Items from a data source:
:::

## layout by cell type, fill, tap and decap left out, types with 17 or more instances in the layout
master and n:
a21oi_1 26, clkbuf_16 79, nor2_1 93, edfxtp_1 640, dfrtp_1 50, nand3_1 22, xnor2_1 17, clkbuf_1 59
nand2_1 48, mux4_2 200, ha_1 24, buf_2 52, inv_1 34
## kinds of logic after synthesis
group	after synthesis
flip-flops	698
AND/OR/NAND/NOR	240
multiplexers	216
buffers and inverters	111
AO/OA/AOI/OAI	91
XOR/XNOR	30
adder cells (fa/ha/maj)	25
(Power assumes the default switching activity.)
`src/rtl/vga_timing_pkg.sv`:
```
// Shared 640x480@60 timing constants, coordinate width and raster output bundle
// for the pong raster stage.
package vga_timing_pkg;

  localparam int unsigned COORD_W = 10;

  localparam int unsigned DEF_H_ACTIVE = 640;
  localparam int unsigned DEF_H_FP     = 16;
  localparam int unsigned DEF_H_SYNC   = 96;
  localparam int unsigned DEF_H_BP     = 48;
  localparam int unsigned DEF_V_ACTIVE = 480;
  localparam int unsigned DEF_V_FP     = 10;
  localparam int unsigned DEF_V_SYNC   = 2;
  localparam int unsigned DEF_V_BP     = 33;

  localparam int unsigned DEF_H_TOTAL = DEF_H_ACTIVE + DEF_H_FP + DEF_H_SYNC + DEF_H_BP;
  localparam int unsigned DEF_V_TOTAL = DEF_V_ACTIVE + DEF_V_FP + DEF_V_SYNC + DEF_V_BP;

  localparam int unsigned DEF_H_SYNC_START = DEF_H_ACTIVE + DEF_H_FP;
  localparam int unsigned DEF_H_SYNC_END   = DEF_H_SYNC_START + DEF_H_SYNC;
  localparam int unsigned DEF_V_SYNC_START = DEF_V_ACTIVE + DEF_V_FP;
  localparam int unsigned DEF_V_SYNC_END   = DEF_V_SYNC_START + DEF_V_SYNC;

  // Everything the renderer sees, registered together so it stays aligned.
  typedef struct packed {
    logic               pix_en;
    logic               hsync;
    logic               vsync;
    logic               video_on;
    logic               line_tick;
    logic               frame_tick;
    logic [COORD_W-1:0] column;
    logic [COORD_W-1:0] row;
  } vga_out_t;

  // Half-open window test [lo, hi) on a coordinate.
  function automatic logic in_window(logic [COORD_W-1:0] v,
                                     logic [COORD_W-1:0] lo,
                                     logic [COORD_W-1:0] hi);
    return (v >= lo) && (v < hi);
  endfunction

endpackage

```
`src/rtl/vga_wrap_counter.sv`:
```
// Modulo-MAX counter advancing on en; wrap flags the enabled step out of MAX-1.
module vga_wrap_counter
  import vga_timing_pkg::*;
#(
  parameter int unsigned MAX = DEF_H_TOTAL,
  parameter int unsigned W   = COORD_W
) (
  input  logic         clk,
  input  logic         reset,
  input  logic         en,
  output logic [W-1:0] cnt,
  output logic         wrap
);

  localparam logic [W-1:0] LAST = W'(MAX - 1);

  assign wrap = en && (cnt == LAST);

  always_ff @(posedge clk) begin
    if (reset) begin
      cnt <= '0;
    end else if (en) begin
      cnt <= (cnt == LAST) ? '0 : cnt + W'(1);
    end
  end

endmodule

```
`src/rtl/vga_timing_gen.sv`:
```
// VGA raster timing: pixel-rate divider, h/v counters and a single aligned
// output register stage (syncs, video gate, coordinates, line/frame ticks).
module vga_timing_gen
  import vga_timing_pkg::*;
#(
  parameter int unsigned H_ACTIVE = DEF_H_ACTIVE,
  parameter int unsigned H_FP     = DEF_H_FP,
  parameter int unsigned H_SYNC   = DEF_H_SYNC,
  parameter int unsigned H_BP     = DEF_H_BP,
  parameter int unsigned V_ACTIVE = DEF_V_ACTIVE,
  parameter int unsigned V_FP     = DEF_V_FP,
  parameter int unsigned V_SYNC   = DEF_V_SYNC,
  parameter int unsigned V_BP     = DEF_V_BP,
  parameter int unsigned CLK_DIV  = 2,
  parameter bit          SYNC_POL = 1'b0
) (
  input  logic               clk,
  input  logic               reset,
  output logic               pix_en,
  output logic               hsync,
  output logic               vsync,
  output logic               video_on,
  output logic [COORD_W-1:0] column,
  output logic [COORD_W-1:0] row,
  output logic               line_tick,
  output logic               frame_tick
);

  localparam int unsigned H_TOTAL = H_ACTIVE + H_FP + H_SYNC + H_BP;
  localparam int unsigned V_TOTAL = V_ACTIVE + V_FP + V_SYNC + V_BP;
  localparam int unsigned DIV_W   = (CLK_DIV > 1) ? $clog2(CLK_DIV) : 1;

  localparam logic [DIV_W-1:0]   DIV_LAST     = DIV_W'(CLK_DIV - 1);
  localparam logic [COORD_W-1:0] H_ACT_C      = COORD_W'(H_ACTIVE);
  localparam logic [COORD_W-1:0] V_ACT_C      = COORD_W'(V_ACTIVE);
  localparam logic [COORD_W-1:0] H_SYNC_START = COORD_W'(H_ACTIVE + H_FP);
  localparam logic [COORD_W-1:0] H_SYNC_END   = COORD_W'(H_ACTIVE + H_FP + H_SYNC);
  localparam logic [COORD_W-1:0] V_SYNC_START = COORD_W'(V_ACTIVE + V_FP);
  localparam logic [COORD_W-1:0] V_SYNC_END   = COORD_W'(V_ACTIVE + V_FP + V_SYNC);

  if (H_TOTAL > 1024 || V_TOTAL > 1024) begin : g_bad_total
    $error("vga_timing_gen: H_TOTAL/V_TOTAL must not exceed 1024");
  end
  if (CLK_DIV < 1) begin : g_bad_div
    $error("vga_timing_gen: CLK_DIV must be at least 1");
  end

  logic [DIV_W-1:0]   div;
  logic               step;
  logic               eol;
  logic               eof;
  logic [COORD_W-1:0] h_cnt;
  logic [COORD_W-1:0] v_cnt;
  vga_out_t           out_nxt;
  vga_out_t           out_q;

  // Pixel-rate divider; with CLK_DIV=1 div stays 0 and step is always high.
  assign step = (div == DIV_LAST);

  always_ff @(posedge clk) begin
    if (reset) begin
      div <= '0;
    end else if (step) begin
      div <= '0;
    end else begin
      div <= div + DIV_W'(1);
    end
  end

  vga_wrap_counter #(
    .MAX (H_TOTAL),
    .W   (COORD_W)
  ) u_h_cnt (
    .clk   (clk),
    .reset (reset),
    .en    (step),
    .cnt   (h_cnt),
    .wrap  (eol)
  );

  vga_wrap_counter #(
    .MAX (V_TOTAL),
    .W   (COORD_W)
  ) u_v_cnt (
    .clk   (clk),
    .reset (reset),
    .en    (eol),
    .cnt   (v_cnt),
    .wrap  (eof)
  );

  // Decode the current counter state; registered below as one aligned bundle.
  always_comb begin
    out_nxt            = '0;
    out_nxt.pix_en     = step;
    out_nxt.line_tick  = eol;
    out_nxt.frame_tick = eof;
    out_nxt.column     = h_cnt;
    out_nxt.row        = v_cnt;
    out_nxt.video_on   = (h_cnt < H_ACT_C) && (v_cnt < V_ACT_C);
    out_nxt.hsync      = in_window(h_cnt, H_SYNC_START, H_SYNC_END) ? SYNC_POL : ~SYNC_POL;
    out_nxt.vsync      = in_window(v_cnt, V_SYNC_START, V_SYNC_END) ? SYNC_POL : ~SYNC_POL;
  end

  always_ff @(posedge clk) begin
    if (reset) begin
      out_q       <= '0;
      out_q.hsync <= ~SYNC_POL;
      out_q.vsync <= ~SYNC_POL;
    end else begin
      out_q <= out_nxt;
    end
  end

  assign pix_en     = out_q.pix_en;
  assign hsync      = out_q.hsync;
  assign vsync      = out_q.vsync;
  assign video_on   = out_q.video_on;
  assign column     = out_q.column;
  assign row        = out_q.row;
  assign line_tick  = out_q.line_tick;
  assign frame_tick = out_q.frame_tick;

endmodule

```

:::

The problem:
Bring together all lines in the records where the word "step" is found.

Task result:
// Modulo-MAX counter advancing on en; wrap flags the enabled step out of MAX-1.
  logic               step;
  // Pixel-rate divider; with CLK_DIV=1 div stays 0 and step is always high.
  assign step = (div == DIV_LAST);
    end else if (step) begin
    .en    (step),
    out_nxt.pix_en     = step;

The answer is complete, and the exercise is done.